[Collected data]
--------------------------------------------------
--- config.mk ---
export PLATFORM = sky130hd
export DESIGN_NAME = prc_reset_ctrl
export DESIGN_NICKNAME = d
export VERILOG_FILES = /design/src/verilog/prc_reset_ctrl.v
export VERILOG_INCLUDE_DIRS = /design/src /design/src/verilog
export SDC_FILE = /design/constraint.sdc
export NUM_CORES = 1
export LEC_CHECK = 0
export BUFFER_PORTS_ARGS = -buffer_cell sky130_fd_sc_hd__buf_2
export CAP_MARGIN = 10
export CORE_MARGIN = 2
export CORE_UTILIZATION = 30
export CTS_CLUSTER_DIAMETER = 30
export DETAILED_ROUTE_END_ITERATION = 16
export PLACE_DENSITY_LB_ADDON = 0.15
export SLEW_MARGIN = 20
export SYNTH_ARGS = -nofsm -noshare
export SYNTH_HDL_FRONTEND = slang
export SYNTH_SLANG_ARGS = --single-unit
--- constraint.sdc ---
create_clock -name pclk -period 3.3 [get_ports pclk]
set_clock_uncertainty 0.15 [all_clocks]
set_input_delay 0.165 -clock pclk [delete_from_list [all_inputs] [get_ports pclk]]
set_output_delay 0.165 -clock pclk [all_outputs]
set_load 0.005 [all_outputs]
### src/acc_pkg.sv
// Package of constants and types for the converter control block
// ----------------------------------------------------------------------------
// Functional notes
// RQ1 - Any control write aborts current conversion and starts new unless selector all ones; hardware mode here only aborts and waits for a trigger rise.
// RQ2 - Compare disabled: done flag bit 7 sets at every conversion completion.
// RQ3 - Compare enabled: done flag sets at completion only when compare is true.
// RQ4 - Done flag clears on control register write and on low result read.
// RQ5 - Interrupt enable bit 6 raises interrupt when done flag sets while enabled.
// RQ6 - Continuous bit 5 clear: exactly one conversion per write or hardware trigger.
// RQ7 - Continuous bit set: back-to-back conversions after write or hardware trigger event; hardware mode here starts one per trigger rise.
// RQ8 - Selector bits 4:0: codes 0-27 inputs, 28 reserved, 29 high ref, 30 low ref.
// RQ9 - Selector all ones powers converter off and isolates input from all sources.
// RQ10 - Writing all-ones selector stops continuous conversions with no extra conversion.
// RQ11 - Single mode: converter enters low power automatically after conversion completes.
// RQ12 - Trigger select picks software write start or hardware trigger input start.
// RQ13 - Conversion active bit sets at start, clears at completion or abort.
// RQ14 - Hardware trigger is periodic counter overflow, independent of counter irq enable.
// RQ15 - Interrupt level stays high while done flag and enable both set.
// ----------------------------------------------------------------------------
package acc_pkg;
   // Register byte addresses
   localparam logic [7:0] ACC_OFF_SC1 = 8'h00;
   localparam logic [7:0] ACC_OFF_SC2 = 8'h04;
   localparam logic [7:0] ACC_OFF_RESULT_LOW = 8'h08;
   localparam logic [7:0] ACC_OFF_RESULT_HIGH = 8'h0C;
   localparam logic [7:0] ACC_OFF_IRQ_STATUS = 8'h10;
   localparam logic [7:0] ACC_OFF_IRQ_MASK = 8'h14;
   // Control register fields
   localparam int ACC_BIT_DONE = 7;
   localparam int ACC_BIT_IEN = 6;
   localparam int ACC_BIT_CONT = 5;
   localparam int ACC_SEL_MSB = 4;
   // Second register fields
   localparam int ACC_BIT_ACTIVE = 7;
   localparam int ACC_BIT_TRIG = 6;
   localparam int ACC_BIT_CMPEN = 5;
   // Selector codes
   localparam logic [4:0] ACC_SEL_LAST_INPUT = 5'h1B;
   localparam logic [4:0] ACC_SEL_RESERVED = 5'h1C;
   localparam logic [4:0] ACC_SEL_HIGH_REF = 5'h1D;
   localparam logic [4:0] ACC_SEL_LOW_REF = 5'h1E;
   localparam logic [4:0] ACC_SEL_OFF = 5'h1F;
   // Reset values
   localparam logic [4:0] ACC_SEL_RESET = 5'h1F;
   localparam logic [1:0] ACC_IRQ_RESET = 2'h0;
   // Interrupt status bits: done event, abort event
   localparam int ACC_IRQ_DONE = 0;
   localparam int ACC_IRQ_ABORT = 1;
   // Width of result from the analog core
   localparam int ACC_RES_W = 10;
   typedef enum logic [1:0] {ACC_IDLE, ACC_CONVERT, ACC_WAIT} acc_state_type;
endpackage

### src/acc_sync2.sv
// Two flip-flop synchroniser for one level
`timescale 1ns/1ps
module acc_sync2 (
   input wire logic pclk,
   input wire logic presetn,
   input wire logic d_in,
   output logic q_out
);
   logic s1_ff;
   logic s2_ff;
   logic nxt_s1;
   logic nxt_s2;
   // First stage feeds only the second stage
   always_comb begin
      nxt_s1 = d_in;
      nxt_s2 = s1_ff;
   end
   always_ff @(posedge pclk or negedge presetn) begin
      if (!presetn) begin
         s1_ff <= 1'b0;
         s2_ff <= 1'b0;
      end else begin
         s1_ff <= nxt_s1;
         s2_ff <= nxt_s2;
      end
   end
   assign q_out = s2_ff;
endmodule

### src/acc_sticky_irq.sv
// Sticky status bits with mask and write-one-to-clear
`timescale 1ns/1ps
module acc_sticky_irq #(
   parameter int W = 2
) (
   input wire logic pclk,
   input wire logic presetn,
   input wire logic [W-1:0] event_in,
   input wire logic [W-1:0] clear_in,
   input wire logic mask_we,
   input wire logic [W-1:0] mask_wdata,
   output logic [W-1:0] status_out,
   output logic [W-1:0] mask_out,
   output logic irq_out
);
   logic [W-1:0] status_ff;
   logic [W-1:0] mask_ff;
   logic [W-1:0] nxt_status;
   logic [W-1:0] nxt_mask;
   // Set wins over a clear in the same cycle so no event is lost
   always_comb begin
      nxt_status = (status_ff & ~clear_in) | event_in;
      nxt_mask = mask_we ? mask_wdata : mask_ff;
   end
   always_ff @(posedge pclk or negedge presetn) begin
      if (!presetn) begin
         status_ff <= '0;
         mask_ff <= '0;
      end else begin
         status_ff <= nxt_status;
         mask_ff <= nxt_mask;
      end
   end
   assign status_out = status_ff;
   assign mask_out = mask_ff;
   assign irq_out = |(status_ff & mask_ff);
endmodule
--------------------------------------------------
> [Problem to solve] Gather from the data above every line with the string "flag".

> [Task result]
// RQ2 - Compare disabled: done flag bit 7 sets at every conversion completion.
// RQ3 - Compare enabled: done flag sets at completion only when compare is true.
// RQ4 - Done flag clears on control register write and on low result read.
// RQ5 - Interrupt enable bit 6 raises interrupt when done flag sets while enabled.
// RQ15 - Interrupt level stays high while done flag and enable both set.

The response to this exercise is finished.